Task to complete: From the records below, copy out exactly the lines from the one containing "final: 18000 / 1447 / 4.09 / 67.1 / 5.38" to the one containing "PwrDens = 298 mW/mm^2", both included. Add nothing else.

Study material:
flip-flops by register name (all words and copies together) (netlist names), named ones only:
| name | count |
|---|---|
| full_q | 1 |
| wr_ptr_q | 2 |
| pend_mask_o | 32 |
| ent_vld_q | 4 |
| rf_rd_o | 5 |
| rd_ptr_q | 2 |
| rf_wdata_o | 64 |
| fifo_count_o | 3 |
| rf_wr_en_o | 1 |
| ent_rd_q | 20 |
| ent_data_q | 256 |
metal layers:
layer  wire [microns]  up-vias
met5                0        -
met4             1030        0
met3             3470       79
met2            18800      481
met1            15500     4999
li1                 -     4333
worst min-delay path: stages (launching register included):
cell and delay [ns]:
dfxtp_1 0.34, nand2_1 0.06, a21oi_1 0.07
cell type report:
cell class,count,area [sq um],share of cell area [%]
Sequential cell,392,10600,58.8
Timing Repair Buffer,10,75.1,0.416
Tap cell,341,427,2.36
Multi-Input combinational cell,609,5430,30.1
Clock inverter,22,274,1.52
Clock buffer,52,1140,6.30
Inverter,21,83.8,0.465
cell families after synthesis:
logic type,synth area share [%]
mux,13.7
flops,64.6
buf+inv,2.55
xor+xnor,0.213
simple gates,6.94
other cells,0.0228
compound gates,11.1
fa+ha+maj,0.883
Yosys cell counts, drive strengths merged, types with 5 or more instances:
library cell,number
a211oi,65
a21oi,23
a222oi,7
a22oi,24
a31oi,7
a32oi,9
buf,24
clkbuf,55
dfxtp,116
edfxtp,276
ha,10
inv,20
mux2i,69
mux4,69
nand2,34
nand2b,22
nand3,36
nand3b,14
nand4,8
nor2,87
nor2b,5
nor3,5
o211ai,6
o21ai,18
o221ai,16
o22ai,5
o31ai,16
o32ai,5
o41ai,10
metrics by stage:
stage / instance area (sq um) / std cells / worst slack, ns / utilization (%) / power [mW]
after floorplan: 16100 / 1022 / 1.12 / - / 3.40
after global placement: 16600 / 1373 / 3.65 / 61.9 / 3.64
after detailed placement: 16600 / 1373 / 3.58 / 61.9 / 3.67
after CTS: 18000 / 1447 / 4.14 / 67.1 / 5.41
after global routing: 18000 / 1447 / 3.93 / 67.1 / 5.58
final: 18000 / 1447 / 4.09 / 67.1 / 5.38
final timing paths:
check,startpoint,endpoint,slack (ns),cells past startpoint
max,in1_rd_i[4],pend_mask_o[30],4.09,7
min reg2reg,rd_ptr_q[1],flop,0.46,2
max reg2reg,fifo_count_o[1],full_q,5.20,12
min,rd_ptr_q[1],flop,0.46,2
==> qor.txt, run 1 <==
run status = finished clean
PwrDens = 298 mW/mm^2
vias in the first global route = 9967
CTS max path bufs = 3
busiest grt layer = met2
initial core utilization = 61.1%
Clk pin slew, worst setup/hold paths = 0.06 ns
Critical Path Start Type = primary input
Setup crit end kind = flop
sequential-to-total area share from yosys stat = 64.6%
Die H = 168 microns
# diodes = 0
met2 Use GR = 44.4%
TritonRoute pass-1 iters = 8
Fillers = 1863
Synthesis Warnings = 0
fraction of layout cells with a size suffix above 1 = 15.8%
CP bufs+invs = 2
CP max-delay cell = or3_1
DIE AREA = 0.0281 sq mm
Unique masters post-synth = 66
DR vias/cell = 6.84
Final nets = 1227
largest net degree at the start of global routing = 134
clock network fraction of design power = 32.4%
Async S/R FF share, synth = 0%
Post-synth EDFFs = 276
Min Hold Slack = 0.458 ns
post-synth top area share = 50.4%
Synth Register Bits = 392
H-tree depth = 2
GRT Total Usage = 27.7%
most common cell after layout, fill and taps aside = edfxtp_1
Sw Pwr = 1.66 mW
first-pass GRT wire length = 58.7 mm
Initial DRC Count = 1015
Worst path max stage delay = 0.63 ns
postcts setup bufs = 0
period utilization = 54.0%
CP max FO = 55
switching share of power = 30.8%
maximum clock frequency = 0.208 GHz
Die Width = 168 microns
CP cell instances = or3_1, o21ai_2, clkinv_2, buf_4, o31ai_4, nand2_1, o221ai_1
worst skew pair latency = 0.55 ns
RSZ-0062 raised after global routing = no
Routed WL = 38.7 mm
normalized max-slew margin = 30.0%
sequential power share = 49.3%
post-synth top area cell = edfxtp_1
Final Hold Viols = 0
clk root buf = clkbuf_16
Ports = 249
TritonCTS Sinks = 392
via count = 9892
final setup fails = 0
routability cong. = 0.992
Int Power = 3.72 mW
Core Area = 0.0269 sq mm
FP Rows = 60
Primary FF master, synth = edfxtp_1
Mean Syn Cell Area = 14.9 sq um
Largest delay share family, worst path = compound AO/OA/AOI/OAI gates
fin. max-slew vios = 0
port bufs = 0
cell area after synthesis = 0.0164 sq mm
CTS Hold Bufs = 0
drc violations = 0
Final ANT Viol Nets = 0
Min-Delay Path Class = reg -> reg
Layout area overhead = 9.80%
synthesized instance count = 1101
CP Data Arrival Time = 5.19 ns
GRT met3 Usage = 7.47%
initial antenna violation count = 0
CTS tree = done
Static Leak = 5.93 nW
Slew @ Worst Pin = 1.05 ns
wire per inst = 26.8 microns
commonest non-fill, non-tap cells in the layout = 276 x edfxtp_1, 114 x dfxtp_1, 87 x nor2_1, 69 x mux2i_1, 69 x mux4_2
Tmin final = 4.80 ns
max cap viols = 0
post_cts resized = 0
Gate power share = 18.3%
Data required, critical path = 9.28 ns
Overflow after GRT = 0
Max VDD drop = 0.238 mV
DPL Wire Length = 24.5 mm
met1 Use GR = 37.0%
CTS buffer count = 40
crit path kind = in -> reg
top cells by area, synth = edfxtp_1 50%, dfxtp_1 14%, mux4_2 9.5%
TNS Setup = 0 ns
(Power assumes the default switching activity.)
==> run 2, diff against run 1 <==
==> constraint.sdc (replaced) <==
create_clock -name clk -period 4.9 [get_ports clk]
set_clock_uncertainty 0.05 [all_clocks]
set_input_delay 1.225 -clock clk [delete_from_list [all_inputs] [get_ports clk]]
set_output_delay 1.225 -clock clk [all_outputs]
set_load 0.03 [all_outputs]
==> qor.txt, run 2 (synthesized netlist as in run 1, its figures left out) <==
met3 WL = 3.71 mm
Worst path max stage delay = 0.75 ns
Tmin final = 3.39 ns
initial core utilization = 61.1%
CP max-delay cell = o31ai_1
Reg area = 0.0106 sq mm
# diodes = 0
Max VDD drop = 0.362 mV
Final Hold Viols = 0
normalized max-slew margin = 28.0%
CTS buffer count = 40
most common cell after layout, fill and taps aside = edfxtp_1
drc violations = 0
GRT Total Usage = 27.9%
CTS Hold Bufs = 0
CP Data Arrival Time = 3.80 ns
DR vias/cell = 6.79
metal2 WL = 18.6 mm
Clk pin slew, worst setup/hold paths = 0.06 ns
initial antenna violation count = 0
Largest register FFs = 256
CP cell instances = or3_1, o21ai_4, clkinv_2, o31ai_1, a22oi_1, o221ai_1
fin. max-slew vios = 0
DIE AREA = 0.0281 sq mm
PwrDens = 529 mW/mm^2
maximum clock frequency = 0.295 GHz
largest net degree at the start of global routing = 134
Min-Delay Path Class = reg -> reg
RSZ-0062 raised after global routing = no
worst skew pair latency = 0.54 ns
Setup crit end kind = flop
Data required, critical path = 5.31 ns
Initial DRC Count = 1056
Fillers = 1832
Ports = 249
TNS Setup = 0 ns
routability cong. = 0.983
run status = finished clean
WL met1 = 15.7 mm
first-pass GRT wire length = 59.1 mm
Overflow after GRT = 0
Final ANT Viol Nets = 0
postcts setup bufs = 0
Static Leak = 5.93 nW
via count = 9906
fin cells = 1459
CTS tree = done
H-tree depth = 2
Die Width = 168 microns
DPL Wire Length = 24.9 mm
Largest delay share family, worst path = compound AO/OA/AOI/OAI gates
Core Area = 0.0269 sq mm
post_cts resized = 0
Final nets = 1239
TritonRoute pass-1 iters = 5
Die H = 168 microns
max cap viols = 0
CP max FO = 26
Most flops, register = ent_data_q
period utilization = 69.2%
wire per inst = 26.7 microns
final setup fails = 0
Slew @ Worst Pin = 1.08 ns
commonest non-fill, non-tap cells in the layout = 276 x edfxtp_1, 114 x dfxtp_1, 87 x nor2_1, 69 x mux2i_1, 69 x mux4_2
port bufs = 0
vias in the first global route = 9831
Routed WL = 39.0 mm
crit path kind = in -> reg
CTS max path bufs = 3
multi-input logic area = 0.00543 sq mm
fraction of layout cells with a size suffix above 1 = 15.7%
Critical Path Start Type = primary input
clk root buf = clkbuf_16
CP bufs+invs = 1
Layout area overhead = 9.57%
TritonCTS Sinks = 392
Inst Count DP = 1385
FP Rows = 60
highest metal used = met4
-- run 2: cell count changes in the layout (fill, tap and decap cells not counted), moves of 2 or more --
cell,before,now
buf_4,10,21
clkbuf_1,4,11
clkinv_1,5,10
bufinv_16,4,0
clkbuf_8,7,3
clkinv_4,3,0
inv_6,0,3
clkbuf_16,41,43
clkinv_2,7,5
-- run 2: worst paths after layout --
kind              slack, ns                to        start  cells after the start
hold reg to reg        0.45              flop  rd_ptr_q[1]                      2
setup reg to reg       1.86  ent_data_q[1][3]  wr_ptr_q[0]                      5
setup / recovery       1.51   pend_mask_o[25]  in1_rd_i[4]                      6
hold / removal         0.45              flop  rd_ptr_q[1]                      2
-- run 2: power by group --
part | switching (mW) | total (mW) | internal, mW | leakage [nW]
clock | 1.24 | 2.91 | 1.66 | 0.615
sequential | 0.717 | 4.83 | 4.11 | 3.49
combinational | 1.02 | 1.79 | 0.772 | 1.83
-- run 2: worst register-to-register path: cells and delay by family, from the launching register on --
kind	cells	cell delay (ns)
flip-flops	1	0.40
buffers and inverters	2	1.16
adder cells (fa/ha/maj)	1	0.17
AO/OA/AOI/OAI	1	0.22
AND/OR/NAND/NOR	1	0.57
**src/rtl/register_file_8x16_pkg.sv**
```systemverilog
// Shared constants for the 8x16 register file: default geometry and the
// all-zero word that storage and read data return to on reset.
package register_file_8x16_pkg;

  localparam int DEFAULT_WIDTH         = 16;
  localparam int DEFAULT_DEPTH         = 8;
  localparam int DEFAULT_ADDRESS_WIDTH = 4;

  localparam logic [DEFAULT_WIDTH-1:0] RESET_WORD = '0;

endpackage

```
**src/rtl/register_file_8x16_if.sv**
```systemverilog
// Controller-side bus of the register file: address/enable/data request,
// registered read response, and the exported copies of entries 0..3.
interface register_file_8x16_if
  import register_file_8x16_pkg::*;
#(
  parameter int WIDTH         = DEFAULT_WIDTH,
  parameter int ADDRESS_WIDTH = DEFAULT_ADDRESS_WIDTH
);

  logic [WIDTH-1:0]         WrData;
  logic [ADDRESS_WIDTH-1:0] Address;
  logic                     WrEn;
  logic                     RdEn;
  logic [WIDTH-1:0]         RdData;
  logic                     RdData_Valid;
  logic [WIDTH-1:0]         REG0;
  logic [WIDTH-1:0]         REG1;
  logic [WIDTH-1:0]         REG2;
  logic [WIDTH-1:0]         REG3;

  modport master (
    output WrData, Address, WrEn, RdEn,
    input  RdData, RdData_Valid, REG0, REG1, REG2, REG3
  );

  modport slave (
    input  WrData, Address, WrEn, RdEn,
    output RdData, RdData_Valid, REG0, REG1, REG2, REG3
  );

endinterface

```
**src/rtl/register_file_8x16.sv**
```systemverilog
// 8-entry x 16-bit register file with one shared address port, registered
// read data plus valid strobe, and entries 0..3 exported combinationally.
module register_file_8x16
  import register_file_8x16_pkg::*;
#(
  parameter int WIDTH         = DEFAULT_WIDTH,
  parameter int DEPTH         = DEFAULT_DEPTH,
  parameter int ADDRESS_WIDTH = DEFAULT_ADDRESS_WIDTH
) (
  input logic                 CLK,
  input logic                 RST,
  register_file_8x16_if.slave bus
);

  localparam int INDEX_WIDTH = $clog2(DEPTH);
  localparam logic [WIDTH-1:0] ZERO_WORD = WIDTH'(RESET_WORD);

  logic [WIDTH-1:0]       entries [DEPTH];
  logic [INDEX_WIDTH-1:0] index;
  logic                   inRange;
  logic                   wrAccept;
  logic                   rdAccept;

  // Out-of-range addresses must never alias onto a real entry, so the
  // truncated index is only trusted when the full address is below DEPTH.
  assign inRange  = 32'(bus.Address) < 32'(DEPTH);
  assign index    = bus.Address[INDEX_WIDTH-1:0];
  assign wrAccept = bus.WrEn && !bus.RdEn && inRange;
  assign rdAccept = bus.RdEn && !bus.WrEn;

  always_ff @(posedge CLK or negedge RST) begin
    if (!RST) begin
      for (int i = 0; i < DEPTH; i++) begin
        entries[i] <= ZERO_WORD;
      end
    end else if (wrAccept) begin
      entries[index] <= bus.WrData;
    end
  end

  // Out-of-range reads still strobe valid so the requester's handshake completes.
  always_ff @(posedge CLK or negedge RST) begin
    if (!RST) begin
      bus.RdData       <= ZERO_WORD;
      bus.RdData_Valid <= 1'b0;
    end else begin
      bus.RdData_Valid <= rdAccept;
      if (rdAccept) begin
        bus.RdData <= inRange ? entries[index] : ZERO_WORD;
      end
    end
  end

  assign bus.REG0 = entries[0];
  assign bus.REG1 = entries[1];
  assign bus.REG2 = entries[2];
  assign bus.REG3 = entries[3];

endmodule

```
**src/flat_wrapper.sv**
```systemverilog
// flat-port wrapper written by rule: the top's interface ports become plain ports
module register_file_8x16_flat import register_file_8x16_pkg::*;
#(
  parameter int WIDTH         = DEFAULT_WIDTH,
  parameter int DEPTH         = DEFAULT_DEPTH,
  parameter int ADDRESS_WIDTH = DEFAULT_ADDRESS_WIDTH
)
  (CLK, RST, bus_WrData, bus_Address, bus_WrEn, bus_RdEn, bus_RdData, bus_RdData_Valid, bus_REG0, bus_REG1, bus_REG2, bus_REG3);
  register_file_8x16_if #(.WIDTH(WIDTH), .ADDRESS_WIDTH(ADDRESS_WIDTH)) bus_i ();
  input logic CLK;
  input logic RST;
  input wire logic [$bits(bus_i.WrData)-1:0] bus_WrData;
  input wire logic [$bits(bus_i.Address)-1:0] bus_Address;
  input wire logic [$bits(bus_i.WrEn)-1:0] bus_WrEn;
  input wire logic [$bits(bus_i.RdEn)-1:0] bus_RdEn;
  output wire logic [$bits(bus_i.RdData)-1:0] bus_RdData;
  output wire logic [$bits(bus_i.RdData_Valid)-1:0] bus_RdData_Valid;
  output wire logic [$bits(bus_i.REG0)-1:0] bus_REG0;
  output wire logic [$bits(bus_i.REG1)-1:0] bus_REG1;
  output wire logic [$bits(bus_i.REG2)-1:0] bus_REG2;
  output wire logic [$bits(bus_i.REG3)-1:0] bus_REG3;
  assign bus_i.WrData = bus_WrData;
  assign bus_i.Address = bus_Address;
  assign bus_i.WrEn = bus_WrEn;
  assign bus_i.RdEn = bus_RdEn;
  assign bus_RdData = bus_i.RdData;
  assign bus_RdData_Valid = bus_i.RdData_Valid;
  assign bus_REG0 = bus_i.REG0;
  assign bus_REG1 = bus_i.REG1;
  assign bus_REG2 = bus_i.REG2;
  assign bus_REG3 = bus_i.REG3;
  register_file_8x16 #(.WIDTH(WIDTH), .DEPTH(DEPTH), .ADDRESS_WIDTH(ADDRESS_WIDTH)) u_core (.CLK(CLK), .RST(RST), .bus(bus_i));
endmodule
```
[src/rtl/cpu_pkg.sv]
`default_nettype none
// ============================================================================
// Module   : cpu_pkg
// Purpose  : Shared types and constants for the multiply/divide controller.
// Revision : 1.0 - initial release
// ============================================================================
package cpu_pkg;

  typedef enum logic [2:0] {
    IDLE  = 3'd0,
    START = 3'd1,
    WAIT  = 3'd2,
    WRITE = 3'd3,
    ERR   = 3'd4
  } md_state_t;

  localparam logic       MD_OP_MULT        = 1'b0;
  localparam logic       MD_OP_DIV         = 1'b1;
  localparam logic [5:0] MD_TIMEOUT_CYCLES = 6'd48;

endpackage
`default_nettype wire

[src/rtl/md_watchdog.sv]
`default_nettype none
// ============================================================================
// Module   : md_watchdog
// Purpose  : WAIT-state cycle counter; flags expiry on the LIMIT-th WAIT cycle.
// Revision : 1.0 - initial release
// ============================================================================
module md_watchdog
  import cpu_pkg::*;
#(
  parameter logic [5:0] LIMIT = MD_TIMEOUT_CYCLES
) (
  input  logic clk,
  input  logic rst,
  input  logic i_clear,
  input  logic i_enable,
  output logic o_expired
);

  logic [5:0] r_count;

  always_ff @(posedge clk) begin
    if (rst || i_clear) begin
      r_count <= 6'd0;
    end else if (i_enable) begin
      r_count <= r_count + 6'd1;
    end
  end

  // Flag in the cycle whose increment would make the count reach LIMIT.
  assign o_expired = i_enable && (r_count == LIMIT - 6'd1);

endmodule
`default_nettype wire

[src/rtl/mult_div_ctrl.sv]
`default_nettype none
// ============================================================================
// Module   : mult_div_ctrl
// Purpose  : Sequences one multiply or divide operation and the HI/LO write.
//            Optional WAIT watchdog and Timeout port under MD_TIMEOUT_EN.
// Revision : 1.0 - initial release
// ============================================================================
module mult_div_ctrl
  import cpu_pkg::*;
(
  input  logic Clock,
  input  logic Reset,
  input  logic Req,
  input  logic Op,
  input  logic Abort,
  input  logic DivZero,
  input  logic MultOut,
  input  logic DivOut,
  output logic MultIn,
  output logic DivIn,
  output logic ResetMult,
  output logic ResetDiv,
  output logic HighCtrl,
  output logic LowCtrl,
  output logic SetHigh,
  output logic SetLow,
  output logic Busy,
  output logic Done,
  output logic DivZeroExc
`ifdef MD_TIMEOUT_EN
  ,
  output logic Timeout
`endif
);

  md_state_t r_state;
  logic      r_multIn;
  logic      r_divIn;
  logic      r_unitRst;
  logic      r_highCtrl;
  logic      r_lowCtrl;
  logic      r_write;
  logic      r_busy;
  logic      r_divZeroExc;
  logic      w_unitDone;
  logic      w_expired;

  assign w_unitDone = (r_highCtrl == MD_OP_DIV) ? DivOut : MultOut;

`ifdef MD_TIMEOUT_EN
  logic r_timeout;

  md_watchdog #(
    .LIMIT (MD_TIMEOUT_CYCLES)
  ) u_watchdog (
    .clk       (Clock),
    .rst       (~Reset),
    .i_clear   (r_state == START),
    .i_enable  (r_state == WAIT),
    .o_expired (w_expired)
  );

  assign Timeout = r_timeout;
`else
  assign w_expired = 1'b0;
`endif

  always_ff @(posedge Clock) begin
    if (!Reset) begin
      r_state      <= IDLE;
      r_multIn     <= 1'b0;
      r_divIn      <= 1'b0;
      r_unitRst    <= 1'b0;
      r_highCtrl   <= 1'b0;
      r_lowCtrl    <= 1'b0;
      r_write      <= 1'b0;
      r_busy       <= 1'b0;
      r_divZeroExc <= 1'b0;
`ifdef MD_TIMEOUT_EN
      r_timeout    <= 1'b0;
`endif
    end else begin
      r_multIn     <= 1'b0;
      r_divIn      <= 1'b0;
      r_unitRst    <= 1'b0;
      r_write      <= 1'b0;
      r_divZeroExc <= 1'b0;
`ifdef MD_TIMEOUT_EN
      r_timeout    <= 1'b0;
`endif
      // Abort flushes any active operation and resets both arithmetic units.
      if (r_state != IDLE && Abort) begin
        r_state   <= IDLE;
        r_busy    <= 1'b0;
        r_unitRst <= 1'b1;
      end else begin
        case (r_state)
          IDLE: begin
            if (Req && !Abort) begin
              r_highCtrl <= Op;
              r_lowCtrl  <= Op;
              r_busy     <= 1'b1;
              r_state    <= START;
            end
          end
          START: begin
            if (r_highCtrl == MD_OP_DIV && DivZero) begin
              r_divZeroExc <= 1'b1;
              r_state      <= ERR;
            end else begin
              r_multIn <= (r_highCtrl == MD_OP_MULT);
              r_divIn  <= (r_highCtrl == MD_OP_DIV);
              r_state  <= WAIT;
            end
          end
          WAIT: begin
            if (w_unitDone) begin
              r_write <= 1'b1;
              r_state <= WRITE;
            end else if (w_expired) begin
              r_unitRst <= 1'b1;
              r_busy    <= 1'b0;
              r_state   <= IDLE;
`ifdef MD_TIMEOUT_EN
              r_timeout <= 1'b1;
`endif
            end
          end
          default: begin
            r_busy  <= 1'b0;
            r_state <= IDLE;
          end
        endcase
      end
    end
  end

  // Same-cycle Abort masks completion pulses that are already registered.
  assign SetHigh    = r_write & ~Abort;
  assign SetLow     = r_write & ~Abort;
  assign Done       = r_write & ~Abort;
  assign DivZeroExc = r_divZeroExc & ~Abort;
  assign ResetMult  = r_unitRst | ~Reset;
  assign ResetDiv   = r_unitRst | ~Reset;
  assign MultIn     = r_multIn;
  assign DivIn      = r_divIn;
  assign HighCtrl   = r_highCtrl;
  assign LowCtrl    = r_lowCtrl;
  assign Busy       = r_busy;

endmodule
`default_nettype wire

Your solution:
final: 18000 / 1447 / 4.09 / 67.1 / 5.38
final timing paths:
check,startpoint,endpoint,slack (ns),cells past startpoint
max,in1_rd_i[4],pend_mask_o[30],4.09,7
min reg2reg,rd_ptr_q[1],flop,0.46,2
max reg2reg,fifo_count_o[1],full_q,5.20,12
min,rd_ptr_q[1],flop,0.46,2
==> qor.txt, run 1 <==
run status = finished clean
PwrDens = 298 mW/mm^2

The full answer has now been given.